Most people cannot do entirely without transcendental belief.

I am not religious myself, nor even “spiritual but not religious,” but I have long learned to be tolerant of what strike me as the most bizarre beliefs—so long as no one tries to impose them on me, that is. I learned this tolerance comparatively late in life (until then, absurdity irritated me). I used to frequent a secondhand bookshop run by a communist of the Enver Hoxha faction who bought a collection of spiritualist books from the widow of a longtime spiritualist. They were published by the Spiritualist Book Club, along the lines of Victor Gollancz’s Left Book Club, and I bought a few of them, the most memorable of titles being Thirty Years Among the Dead (in two volumes), written, not altogether encouragingly, by a Chicago surgeon.

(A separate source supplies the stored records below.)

Source: an optimization exercise on an open RTL-to-GDS flow (aim: small area). Production flows keep margins and buffers that such runs may drop. The RTL was checked by simulation tests, not by an equivalence proof against the original design. Power figures rest on the tool's default switching activity, not on a simulated workload. No driver is modelled on the clock port, so clocking that relies on it looks cheaper here than on a real chip.

job 5844:
==> flow/design.v (excerpt) <==
module cjg_hw_stack #(
  parameter int unsigned WIDTH = 32,
  parameter int unsigned DEPTH = 32,
  parameter int unsigned ADDRW = 5
) (
  input  logic             clk,
  input  logic             reset,
  input  logic [WIDTH-1:0] d,
  input  logic             push,
  input  logic             pop,
  input  logic             clear,
  input  logic             err_clr,
  output logic [WIDTH-1:0] q,
  output logic [ADDRW:0]   sp,
  output logic             empty,
  output logic             full,
  output logic             overflow,
  output logic             underflow,
  input  logic             scan_in0,
  input  logic             scan_en,
  input  logic             test_mode,
  output logic             scan_out0
);
clock: 6.0 ns
lec_check: 0
cap_margin: 20
core_margin: 2
core_utilization: 40
slew_margin: 20
synth_hierarchical: 1
standard.sh (not shown) runs the stock make flow with config.mk's settings and CLKGATE_MAP_FILE= SYNTH_SCRIPT=/design/flow/synth_recipe.tcl, a recipe that flattens the netlist after the stock synthesis.
==> flow/flow/run.sh <==
#!/bin/bash
# The standard ORFS layout (standard.sh, standard synthesis unchanged) with
# these placement/CTS options changed:
#  - buffer_ports inserts sky130_fd_sc_hd__buf_1 on every input and output port
#    instead of the delay buffer (clkdlybuf4s50_1) it picks by default;
#  - before global placement, flow/upsz.tcl gives the high-fanout select-line
#    drivers their 4x-drive variant;
#  - CTS clusters up to 30 sinks within 100 um per clkbuf_16 leaf buffer, may
#    use smaller clock buffers above the leaves, and inserts no dummy loads.
# The full make output goes to standard.log; each ORFS step keeps its own log
# under orfs/logs/.
set -euo pipefail
bash standard.sh \
  "BUFFER_PORTS_ARGS=-buffer_cell sky130_fd_sc_hd__buf_1" \
  "PRE_GLOBAL_PLACE_TCL=$PWD/flow/upsz.tcl" \
  "CTS_ARGS=-sink_clustering_enable -repair_clock_nets -dont_use_dummy_load -sink_clustering_size 30 -sink_clustering_max_diameter 100 -buf_list {sky130_fd_sc_hd__clkbuf_4 sky130_fd_sc_hd__clkbuf_8 sky130_fd_sc_hd__clkbuf_16} -sink_clustering_buffer sky130_fd_sc_hd__clkbuf_16 -root_buf sky130_fd_sc_hd__clkbuf_8" \
  finish > standard.log 2>&1
==> flow/flow/upsz.tcl <==
# PRE_GLOBAL_PLACE hook: give each logic gate that drives 16 or more loads (the
# row and column select lines) its 4x-drive variant before placement, so
# repair_design does not have to split these nets with buffers.
set db [ord::get_db]
set nup 0
foreach net [[ord::get_db_block] getNets] {
  if {[$net getSigType] ne "SIGNAL"} continue
  set drv ""
  set nl 0
  foreach it [$net getITerms] {
    if {[$it isOutputSignal]} { set drv $it } else { incr nl }
  }
  if {$drv eq "" || $nl < 16} continue
  set inst [$drv getInst]
  set m [[$inst getMaster] getName]
  if {![regexp {^(sky130_fd_sc_hd__[a-z0-9]+)_([0-9]+)$} $m -> base sz]} continue
  if {[string match "*df*" $base] || $sz >= 4} continue
  set nm [$db findMaster "${base}_4"]
  if {$nm eq "NULL"} continue
  $inst swapMaster $nm
  incr nup
}
puts "upsz: resized $nup drivers"
### job 5844 -> job 3364
Settings: an added CTS_CLUSTER_DIAMETER of 100; an added CTS_CLUSTER_SIZE of 30.
==> flow/run.sh (new file) <==
#!/bin/bash
# synth_recipe.tcl (not shown) runs the flow's synth.tcl, then flattens the netlist and writes it again
# the make line also repeats each setting of config.mk as NAME=value (left out here)
make -C /OpenROAD-flow-scripts/flow DESIGN_CONFIG=/design/flow/config.mk WORK_HOME=/design/flow/orfs CLKGATE_MAP_FILE= SYNTH_SCRIPT=/design/flow/synth_recipe.tcl finish
removed: flow/flow/run.sh
removed: flow/flow/upsz.tcl
removed: flow/standard.sh
Notes after the runs:
Combinational share of power (lower): job 5844
Standby leakage power of job 3364 exceeds that of job 5844 by a few percent.
Latest clock arrival within the worst-skew pair on job 3364 is down relative to job 5844.
Via count: job 3364 > job 5844
Changes observed in job 3364 relative to job 5844: post-route non-filler standard cell count rose 65, final setup slack of the worst path fell 510 ps.
Status: area of the mapped netlist parity (job 5844, job 3364)
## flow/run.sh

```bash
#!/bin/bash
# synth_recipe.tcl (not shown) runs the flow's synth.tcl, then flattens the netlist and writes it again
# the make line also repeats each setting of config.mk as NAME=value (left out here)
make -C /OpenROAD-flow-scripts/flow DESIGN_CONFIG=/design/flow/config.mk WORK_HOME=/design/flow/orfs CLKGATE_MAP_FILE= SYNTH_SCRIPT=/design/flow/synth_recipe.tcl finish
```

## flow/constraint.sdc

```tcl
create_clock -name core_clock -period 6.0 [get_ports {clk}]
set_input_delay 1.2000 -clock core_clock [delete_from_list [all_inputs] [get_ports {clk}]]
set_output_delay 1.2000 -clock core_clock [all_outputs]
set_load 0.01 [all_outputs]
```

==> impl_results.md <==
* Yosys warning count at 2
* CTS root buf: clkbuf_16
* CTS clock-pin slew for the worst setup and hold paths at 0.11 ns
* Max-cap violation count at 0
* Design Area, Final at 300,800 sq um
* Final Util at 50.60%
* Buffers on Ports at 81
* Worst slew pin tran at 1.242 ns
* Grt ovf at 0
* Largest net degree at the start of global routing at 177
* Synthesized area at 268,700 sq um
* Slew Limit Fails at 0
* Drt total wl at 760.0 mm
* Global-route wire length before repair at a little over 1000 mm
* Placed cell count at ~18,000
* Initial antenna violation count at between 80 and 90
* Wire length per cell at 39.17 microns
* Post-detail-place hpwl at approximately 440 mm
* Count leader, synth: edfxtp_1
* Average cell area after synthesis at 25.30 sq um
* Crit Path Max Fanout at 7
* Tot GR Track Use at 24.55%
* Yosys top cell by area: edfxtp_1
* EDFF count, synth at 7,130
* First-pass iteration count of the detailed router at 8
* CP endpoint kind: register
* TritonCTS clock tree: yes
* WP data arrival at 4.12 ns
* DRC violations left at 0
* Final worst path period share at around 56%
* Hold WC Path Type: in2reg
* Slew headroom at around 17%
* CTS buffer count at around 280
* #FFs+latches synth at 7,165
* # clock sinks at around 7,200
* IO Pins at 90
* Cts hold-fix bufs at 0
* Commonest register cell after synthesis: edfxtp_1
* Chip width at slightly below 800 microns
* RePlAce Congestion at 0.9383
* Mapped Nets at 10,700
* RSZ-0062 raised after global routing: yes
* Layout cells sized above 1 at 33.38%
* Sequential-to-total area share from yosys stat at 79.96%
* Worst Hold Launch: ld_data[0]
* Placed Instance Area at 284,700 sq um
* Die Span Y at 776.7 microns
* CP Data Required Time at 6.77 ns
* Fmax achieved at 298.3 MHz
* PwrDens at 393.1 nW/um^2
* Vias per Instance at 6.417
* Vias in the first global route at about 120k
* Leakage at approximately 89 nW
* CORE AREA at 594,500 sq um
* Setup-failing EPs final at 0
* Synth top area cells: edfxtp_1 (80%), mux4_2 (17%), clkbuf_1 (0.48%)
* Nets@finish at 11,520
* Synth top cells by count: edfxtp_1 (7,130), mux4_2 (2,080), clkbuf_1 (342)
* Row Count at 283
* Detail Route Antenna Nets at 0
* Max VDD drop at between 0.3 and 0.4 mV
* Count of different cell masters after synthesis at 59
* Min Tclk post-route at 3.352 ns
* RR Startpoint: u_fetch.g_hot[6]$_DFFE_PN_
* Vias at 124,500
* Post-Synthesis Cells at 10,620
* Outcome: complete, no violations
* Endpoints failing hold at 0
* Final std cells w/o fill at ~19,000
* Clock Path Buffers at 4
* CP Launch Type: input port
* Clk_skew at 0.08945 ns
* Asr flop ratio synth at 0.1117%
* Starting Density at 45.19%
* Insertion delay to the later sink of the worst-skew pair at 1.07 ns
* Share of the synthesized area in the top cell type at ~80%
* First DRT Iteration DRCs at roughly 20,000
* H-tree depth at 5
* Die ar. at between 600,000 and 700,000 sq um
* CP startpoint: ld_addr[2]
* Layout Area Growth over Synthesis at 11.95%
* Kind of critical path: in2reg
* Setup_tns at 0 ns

One of the books, published in 1940, informed readers how to stay in contact with their dead pets, which contained photos of spectral dogs. Absurd! But then I recalled that a year before the book’s publication, 250,000 dogs had been put down in Britain at the beginning of the war because it was feared that there would not be enough food to feed them. When one considers how passionately attached to their dogs people often are, the aggregate suffering, guilt, and longing caused by this massacre must have been immense. How comforting for those whose duty it had been to protect their dogs to believe that in reality they had survived and not been put down! The comfort may have been based on illusion, but comfort itself is not illusory, and everyone stands in need of it at some time. If it were possible to have no illusions, which is doubtful, life would be intolerable.


  1.   The Religious Revolution: The Birth of Modern Spirituality, 1848–1898, by Dominic Green; Farrar, Straus and Giroux, 464 pages, $35.